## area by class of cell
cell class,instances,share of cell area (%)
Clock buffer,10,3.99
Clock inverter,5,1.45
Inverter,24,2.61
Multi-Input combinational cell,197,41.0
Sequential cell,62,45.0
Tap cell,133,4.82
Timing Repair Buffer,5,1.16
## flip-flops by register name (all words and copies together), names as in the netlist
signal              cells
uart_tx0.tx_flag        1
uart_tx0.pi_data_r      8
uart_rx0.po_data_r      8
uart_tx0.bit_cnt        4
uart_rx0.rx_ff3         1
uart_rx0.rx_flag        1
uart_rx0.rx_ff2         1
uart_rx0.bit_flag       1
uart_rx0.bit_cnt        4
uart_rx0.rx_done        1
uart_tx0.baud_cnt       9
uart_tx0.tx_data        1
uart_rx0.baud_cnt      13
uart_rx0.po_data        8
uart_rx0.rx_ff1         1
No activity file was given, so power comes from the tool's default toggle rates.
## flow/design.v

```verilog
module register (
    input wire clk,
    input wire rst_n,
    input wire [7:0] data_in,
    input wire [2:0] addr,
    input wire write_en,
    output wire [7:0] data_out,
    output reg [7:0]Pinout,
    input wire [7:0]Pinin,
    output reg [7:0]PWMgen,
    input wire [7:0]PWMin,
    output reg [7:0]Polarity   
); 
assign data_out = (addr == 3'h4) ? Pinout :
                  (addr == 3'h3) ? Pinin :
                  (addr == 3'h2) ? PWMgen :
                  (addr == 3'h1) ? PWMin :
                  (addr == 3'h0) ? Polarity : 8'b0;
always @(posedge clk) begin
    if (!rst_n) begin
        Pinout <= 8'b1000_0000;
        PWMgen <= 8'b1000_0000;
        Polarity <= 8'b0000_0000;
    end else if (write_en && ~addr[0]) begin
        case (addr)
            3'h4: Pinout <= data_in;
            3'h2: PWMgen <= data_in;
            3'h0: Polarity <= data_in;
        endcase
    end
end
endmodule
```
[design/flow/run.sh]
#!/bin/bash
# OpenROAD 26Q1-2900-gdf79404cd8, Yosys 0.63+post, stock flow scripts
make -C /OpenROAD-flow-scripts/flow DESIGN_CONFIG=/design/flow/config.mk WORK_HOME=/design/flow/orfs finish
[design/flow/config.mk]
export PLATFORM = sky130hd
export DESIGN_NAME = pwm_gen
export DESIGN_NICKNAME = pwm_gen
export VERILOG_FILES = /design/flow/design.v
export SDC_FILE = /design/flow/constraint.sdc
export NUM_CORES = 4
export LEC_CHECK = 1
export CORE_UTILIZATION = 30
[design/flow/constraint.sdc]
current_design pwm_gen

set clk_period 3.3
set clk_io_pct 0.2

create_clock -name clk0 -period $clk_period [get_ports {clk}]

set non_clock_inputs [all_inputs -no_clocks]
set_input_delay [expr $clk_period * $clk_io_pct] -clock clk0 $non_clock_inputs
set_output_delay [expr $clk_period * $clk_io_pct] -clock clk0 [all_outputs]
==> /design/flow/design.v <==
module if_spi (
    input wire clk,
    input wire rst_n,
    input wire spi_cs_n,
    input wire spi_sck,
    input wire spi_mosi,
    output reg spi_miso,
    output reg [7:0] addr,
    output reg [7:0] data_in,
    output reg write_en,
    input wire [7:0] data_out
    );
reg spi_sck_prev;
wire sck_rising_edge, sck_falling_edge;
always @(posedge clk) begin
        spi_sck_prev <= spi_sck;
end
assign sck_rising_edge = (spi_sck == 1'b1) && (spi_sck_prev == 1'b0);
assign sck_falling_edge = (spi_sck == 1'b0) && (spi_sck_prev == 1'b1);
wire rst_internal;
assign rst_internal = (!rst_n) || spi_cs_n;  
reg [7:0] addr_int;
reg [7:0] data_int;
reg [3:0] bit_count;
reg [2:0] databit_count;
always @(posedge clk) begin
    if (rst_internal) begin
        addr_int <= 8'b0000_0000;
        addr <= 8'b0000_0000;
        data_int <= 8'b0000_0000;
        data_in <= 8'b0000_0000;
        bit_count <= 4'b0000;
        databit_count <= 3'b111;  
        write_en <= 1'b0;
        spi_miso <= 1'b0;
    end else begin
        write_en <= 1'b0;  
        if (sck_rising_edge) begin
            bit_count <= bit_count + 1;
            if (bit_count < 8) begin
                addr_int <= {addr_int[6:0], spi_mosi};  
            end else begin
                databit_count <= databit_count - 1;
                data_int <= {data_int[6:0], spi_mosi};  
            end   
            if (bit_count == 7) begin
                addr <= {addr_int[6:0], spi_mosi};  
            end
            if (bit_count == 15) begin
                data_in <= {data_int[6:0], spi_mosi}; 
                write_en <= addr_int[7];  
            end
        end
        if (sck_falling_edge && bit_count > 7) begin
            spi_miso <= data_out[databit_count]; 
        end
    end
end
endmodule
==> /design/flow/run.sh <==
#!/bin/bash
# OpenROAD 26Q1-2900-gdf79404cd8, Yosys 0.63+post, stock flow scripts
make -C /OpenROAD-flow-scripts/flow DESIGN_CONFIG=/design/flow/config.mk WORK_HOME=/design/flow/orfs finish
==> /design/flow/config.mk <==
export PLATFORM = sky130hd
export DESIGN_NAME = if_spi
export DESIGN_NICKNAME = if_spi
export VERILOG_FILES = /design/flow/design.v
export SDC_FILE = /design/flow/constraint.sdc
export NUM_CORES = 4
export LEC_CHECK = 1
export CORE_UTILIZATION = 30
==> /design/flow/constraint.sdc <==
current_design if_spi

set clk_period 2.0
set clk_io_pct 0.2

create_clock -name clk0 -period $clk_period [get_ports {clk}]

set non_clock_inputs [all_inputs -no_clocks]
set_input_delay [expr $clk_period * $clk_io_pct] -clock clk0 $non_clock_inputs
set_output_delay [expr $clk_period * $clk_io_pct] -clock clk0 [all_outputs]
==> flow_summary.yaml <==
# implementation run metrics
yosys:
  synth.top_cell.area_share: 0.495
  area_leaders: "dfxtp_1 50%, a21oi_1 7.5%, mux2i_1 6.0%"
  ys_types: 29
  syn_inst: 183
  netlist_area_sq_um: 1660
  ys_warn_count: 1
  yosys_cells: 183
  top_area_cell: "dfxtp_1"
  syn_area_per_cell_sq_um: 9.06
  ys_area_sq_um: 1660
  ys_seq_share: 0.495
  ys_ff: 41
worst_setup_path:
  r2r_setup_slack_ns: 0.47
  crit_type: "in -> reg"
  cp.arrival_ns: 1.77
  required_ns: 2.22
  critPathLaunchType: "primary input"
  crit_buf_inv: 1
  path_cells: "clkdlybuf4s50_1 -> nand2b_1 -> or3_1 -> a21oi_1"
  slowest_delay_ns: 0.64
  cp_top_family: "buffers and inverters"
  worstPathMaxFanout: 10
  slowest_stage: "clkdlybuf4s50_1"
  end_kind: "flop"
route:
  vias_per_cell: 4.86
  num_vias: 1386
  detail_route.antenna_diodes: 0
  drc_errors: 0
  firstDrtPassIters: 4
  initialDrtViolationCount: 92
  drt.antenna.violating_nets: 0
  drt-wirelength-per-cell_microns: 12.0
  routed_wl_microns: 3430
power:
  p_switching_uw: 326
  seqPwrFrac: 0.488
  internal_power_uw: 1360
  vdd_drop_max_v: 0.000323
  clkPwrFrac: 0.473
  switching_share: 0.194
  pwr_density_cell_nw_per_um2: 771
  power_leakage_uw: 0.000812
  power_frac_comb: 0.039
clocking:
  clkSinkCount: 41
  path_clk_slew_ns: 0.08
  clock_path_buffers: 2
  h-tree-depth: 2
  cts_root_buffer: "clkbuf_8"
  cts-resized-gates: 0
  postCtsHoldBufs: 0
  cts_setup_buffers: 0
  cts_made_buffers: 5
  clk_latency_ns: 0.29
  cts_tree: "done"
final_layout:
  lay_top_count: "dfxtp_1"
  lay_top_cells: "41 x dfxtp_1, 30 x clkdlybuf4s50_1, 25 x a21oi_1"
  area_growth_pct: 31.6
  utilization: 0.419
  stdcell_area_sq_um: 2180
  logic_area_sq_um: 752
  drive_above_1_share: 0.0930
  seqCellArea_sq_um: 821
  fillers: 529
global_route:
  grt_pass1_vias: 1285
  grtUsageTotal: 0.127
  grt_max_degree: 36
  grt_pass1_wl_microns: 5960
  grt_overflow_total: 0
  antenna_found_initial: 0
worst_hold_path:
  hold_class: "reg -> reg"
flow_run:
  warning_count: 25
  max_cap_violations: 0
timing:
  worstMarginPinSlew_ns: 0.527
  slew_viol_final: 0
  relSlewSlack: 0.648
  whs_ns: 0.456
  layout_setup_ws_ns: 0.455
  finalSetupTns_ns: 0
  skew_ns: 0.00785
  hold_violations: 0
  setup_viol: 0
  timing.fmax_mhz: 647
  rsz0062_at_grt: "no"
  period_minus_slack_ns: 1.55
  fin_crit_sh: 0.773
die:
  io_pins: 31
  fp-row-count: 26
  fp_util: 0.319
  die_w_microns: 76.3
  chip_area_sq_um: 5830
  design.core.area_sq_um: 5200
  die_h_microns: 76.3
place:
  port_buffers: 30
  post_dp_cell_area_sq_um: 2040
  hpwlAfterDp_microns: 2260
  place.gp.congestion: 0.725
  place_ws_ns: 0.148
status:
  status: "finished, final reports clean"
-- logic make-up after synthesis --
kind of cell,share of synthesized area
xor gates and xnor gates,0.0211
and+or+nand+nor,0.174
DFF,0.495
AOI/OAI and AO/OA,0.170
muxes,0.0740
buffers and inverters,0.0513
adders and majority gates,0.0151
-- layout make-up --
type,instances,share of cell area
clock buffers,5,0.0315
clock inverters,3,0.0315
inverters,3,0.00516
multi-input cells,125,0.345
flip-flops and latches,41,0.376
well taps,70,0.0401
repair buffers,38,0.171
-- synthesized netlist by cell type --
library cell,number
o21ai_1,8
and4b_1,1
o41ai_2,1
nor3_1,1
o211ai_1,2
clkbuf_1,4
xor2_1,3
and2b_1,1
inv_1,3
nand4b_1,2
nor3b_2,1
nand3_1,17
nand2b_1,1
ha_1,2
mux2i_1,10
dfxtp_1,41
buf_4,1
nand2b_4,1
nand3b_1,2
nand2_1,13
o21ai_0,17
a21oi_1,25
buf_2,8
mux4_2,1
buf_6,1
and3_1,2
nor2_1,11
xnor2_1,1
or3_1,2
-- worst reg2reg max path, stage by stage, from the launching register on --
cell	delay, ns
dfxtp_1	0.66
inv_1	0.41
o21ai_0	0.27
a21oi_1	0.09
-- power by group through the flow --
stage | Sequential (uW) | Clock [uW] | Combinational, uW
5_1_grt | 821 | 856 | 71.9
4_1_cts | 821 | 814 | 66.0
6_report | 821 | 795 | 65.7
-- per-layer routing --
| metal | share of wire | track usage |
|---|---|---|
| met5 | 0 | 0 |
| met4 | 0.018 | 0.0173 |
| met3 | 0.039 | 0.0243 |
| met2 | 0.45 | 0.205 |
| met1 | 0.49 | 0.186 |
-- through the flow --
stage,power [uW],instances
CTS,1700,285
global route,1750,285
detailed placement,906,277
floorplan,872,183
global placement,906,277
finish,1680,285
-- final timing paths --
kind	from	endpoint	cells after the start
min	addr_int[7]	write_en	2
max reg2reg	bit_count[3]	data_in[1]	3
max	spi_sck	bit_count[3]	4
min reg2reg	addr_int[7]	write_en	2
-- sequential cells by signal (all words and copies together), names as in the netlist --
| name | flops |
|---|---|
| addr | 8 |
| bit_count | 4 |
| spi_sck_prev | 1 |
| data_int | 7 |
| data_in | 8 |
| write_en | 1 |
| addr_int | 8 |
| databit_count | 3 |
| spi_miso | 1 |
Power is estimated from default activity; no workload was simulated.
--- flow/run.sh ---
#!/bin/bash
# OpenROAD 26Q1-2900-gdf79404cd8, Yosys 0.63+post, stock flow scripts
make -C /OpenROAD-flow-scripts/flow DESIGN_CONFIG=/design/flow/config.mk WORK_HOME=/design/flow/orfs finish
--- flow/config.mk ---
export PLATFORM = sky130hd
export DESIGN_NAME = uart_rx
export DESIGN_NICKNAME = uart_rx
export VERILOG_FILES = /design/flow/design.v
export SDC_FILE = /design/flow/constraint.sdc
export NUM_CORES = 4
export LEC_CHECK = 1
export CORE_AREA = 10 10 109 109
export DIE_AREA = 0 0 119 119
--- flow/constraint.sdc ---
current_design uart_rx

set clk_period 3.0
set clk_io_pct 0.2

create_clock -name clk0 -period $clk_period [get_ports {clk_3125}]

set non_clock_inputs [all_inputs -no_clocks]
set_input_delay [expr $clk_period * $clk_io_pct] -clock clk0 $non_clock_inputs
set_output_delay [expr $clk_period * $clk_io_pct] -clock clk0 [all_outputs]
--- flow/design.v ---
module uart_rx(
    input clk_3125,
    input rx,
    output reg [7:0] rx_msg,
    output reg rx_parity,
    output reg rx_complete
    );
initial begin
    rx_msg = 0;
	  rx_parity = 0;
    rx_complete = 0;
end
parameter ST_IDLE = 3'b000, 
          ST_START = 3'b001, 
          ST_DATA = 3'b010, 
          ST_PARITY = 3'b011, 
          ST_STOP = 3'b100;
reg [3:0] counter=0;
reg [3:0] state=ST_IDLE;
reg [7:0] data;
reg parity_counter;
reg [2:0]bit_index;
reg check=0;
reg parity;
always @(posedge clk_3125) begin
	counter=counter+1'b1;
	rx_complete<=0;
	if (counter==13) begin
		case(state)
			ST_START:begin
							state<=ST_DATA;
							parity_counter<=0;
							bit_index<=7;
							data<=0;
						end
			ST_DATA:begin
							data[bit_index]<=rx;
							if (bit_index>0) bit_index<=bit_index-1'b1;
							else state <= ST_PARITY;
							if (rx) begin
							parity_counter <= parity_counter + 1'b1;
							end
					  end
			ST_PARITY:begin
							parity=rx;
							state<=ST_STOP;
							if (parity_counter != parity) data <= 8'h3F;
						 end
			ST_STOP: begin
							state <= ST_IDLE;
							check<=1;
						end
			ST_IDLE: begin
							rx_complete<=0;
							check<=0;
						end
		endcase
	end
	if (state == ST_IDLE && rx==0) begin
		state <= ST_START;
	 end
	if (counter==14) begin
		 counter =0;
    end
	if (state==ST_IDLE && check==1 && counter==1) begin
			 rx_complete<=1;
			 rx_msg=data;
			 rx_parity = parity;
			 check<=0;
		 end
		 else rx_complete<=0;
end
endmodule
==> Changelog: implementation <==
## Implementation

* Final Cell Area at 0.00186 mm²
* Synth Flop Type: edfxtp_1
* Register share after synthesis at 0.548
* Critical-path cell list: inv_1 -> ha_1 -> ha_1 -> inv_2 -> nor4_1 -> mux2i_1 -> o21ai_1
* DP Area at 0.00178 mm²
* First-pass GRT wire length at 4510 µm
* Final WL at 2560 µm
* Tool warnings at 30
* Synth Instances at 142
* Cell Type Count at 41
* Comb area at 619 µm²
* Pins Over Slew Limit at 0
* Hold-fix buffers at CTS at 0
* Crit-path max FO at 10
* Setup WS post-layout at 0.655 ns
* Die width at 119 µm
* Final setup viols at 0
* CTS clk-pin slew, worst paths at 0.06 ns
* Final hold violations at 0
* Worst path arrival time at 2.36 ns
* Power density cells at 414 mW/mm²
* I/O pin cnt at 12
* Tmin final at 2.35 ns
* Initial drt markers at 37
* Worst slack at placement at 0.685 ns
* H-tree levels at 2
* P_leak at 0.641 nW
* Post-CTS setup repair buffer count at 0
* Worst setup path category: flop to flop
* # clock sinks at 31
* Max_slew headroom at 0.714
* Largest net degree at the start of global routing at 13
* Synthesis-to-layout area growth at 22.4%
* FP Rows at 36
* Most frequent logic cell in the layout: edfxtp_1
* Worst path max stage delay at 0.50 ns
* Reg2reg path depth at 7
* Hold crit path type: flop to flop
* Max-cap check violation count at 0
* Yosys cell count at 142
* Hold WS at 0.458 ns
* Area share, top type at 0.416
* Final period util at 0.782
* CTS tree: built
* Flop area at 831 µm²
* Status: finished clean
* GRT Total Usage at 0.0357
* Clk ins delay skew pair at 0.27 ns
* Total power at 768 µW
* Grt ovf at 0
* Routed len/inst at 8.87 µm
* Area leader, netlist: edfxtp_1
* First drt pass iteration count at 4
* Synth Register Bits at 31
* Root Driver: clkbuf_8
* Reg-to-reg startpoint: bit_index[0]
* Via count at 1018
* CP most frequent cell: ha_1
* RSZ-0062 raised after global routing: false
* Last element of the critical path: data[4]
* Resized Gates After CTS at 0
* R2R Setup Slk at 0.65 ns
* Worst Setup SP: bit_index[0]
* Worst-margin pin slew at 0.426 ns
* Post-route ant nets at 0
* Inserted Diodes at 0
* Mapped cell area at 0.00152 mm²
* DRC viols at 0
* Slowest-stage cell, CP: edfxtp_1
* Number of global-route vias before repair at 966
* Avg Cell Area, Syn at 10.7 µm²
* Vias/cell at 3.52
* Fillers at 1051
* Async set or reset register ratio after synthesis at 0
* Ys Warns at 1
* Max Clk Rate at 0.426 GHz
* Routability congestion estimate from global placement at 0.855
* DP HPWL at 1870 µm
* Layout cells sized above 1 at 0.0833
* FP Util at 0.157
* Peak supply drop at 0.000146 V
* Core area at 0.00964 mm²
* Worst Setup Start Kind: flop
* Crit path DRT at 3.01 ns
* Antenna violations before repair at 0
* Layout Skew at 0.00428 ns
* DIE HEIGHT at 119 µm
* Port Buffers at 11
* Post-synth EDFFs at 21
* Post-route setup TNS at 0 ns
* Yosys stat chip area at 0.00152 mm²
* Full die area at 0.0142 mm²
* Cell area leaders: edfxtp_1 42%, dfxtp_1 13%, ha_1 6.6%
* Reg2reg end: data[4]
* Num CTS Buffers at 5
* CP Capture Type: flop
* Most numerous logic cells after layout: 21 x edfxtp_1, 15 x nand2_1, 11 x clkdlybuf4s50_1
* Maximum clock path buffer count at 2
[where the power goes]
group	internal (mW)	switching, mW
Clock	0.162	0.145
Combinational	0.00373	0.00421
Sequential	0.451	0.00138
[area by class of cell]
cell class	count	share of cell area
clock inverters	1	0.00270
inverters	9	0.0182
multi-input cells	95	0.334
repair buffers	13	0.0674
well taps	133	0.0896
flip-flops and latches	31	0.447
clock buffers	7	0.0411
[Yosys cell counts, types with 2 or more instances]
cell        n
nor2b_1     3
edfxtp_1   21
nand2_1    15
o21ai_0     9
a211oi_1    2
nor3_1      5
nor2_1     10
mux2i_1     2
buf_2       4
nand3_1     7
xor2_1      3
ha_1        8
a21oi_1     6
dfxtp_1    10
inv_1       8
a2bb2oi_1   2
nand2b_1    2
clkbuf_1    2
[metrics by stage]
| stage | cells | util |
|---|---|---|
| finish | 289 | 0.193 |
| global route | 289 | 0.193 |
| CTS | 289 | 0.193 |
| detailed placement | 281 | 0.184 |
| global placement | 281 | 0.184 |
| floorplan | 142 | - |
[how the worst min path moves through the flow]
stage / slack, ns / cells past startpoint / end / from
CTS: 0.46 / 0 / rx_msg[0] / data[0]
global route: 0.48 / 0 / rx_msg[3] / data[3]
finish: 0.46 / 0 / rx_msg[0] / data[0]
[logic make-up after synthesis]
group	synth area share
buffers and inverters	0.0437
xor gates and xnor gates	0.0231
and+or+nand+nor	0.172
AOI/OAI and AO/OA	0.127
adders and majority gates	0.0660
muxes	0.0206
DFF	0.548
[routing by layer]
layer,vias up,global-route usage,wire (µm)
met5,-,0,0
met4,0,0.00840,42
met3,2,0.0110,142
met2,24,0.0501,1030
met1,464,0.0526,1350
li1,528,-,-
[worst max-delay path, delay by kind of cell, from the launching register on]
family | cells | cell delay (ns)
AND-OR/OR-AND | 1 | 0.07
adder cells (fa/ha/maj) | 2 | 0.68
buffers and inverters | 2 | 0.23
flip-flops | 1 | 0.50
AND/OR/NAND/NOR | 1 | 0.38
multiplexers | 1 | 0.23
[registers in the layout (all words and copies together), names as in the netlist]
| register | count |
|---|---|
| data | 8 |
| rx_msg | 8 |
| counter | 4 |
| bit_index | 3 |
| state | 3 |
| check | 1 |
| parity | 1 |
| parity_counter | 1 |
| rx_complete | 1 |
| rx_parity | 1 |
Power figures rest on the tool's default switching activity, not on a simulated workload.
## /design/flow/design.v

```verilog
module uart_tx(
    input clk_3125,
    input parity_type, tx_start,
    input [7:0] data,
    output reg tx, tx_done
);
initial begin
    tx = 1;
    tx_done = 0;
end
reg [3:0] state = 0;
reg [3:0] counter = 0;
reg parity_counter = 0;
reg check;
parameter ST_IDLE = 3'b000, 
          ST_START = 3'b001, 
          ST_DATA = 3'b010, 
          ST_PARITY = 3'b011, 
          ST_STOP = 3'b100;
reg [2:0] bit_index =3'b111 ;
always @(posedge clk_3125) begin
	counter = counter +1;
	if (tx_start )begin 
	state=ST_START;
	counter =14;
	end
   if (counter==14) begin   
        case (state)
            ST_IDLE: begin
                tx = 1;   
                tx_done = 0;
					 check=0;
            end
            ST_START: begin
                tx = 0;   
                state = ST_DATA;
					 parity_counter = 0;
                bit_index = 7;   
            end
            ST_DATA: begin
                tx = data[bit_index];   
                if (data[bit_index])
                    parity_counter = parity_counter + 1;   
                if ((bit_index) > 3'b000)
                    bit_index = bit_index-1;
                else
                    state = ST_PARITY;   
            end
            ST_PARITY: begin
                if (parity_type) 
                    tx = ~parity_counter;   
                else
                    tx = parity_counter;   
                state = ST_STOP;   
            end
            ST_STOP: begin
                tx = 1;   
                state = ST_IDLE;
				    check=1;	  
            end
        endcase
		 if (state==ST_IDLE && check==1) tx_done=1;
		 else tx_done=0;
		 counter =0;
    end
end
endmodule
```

########

### WORK REQUIRED
Every line above from the line with "Slk at 0.65 ns" to the line with "repair at 966", both included, must be reproduced exactly, and no other line may appear.

### FINAL ANSWER
* R2R Setup Slk at 0.65 ns
* Worst Setup SP: bit_index[0]
* Worst-margin pin slew at 0.426 ns
* Post-route ant nets at 0
* Inserted Diodes at 0
* Mapped cell area at 0.00152 mm²
* DRC viols at 0
* Slowest-stage cell, CP: edfxtp_1
* Number of global-route vias before repair at 966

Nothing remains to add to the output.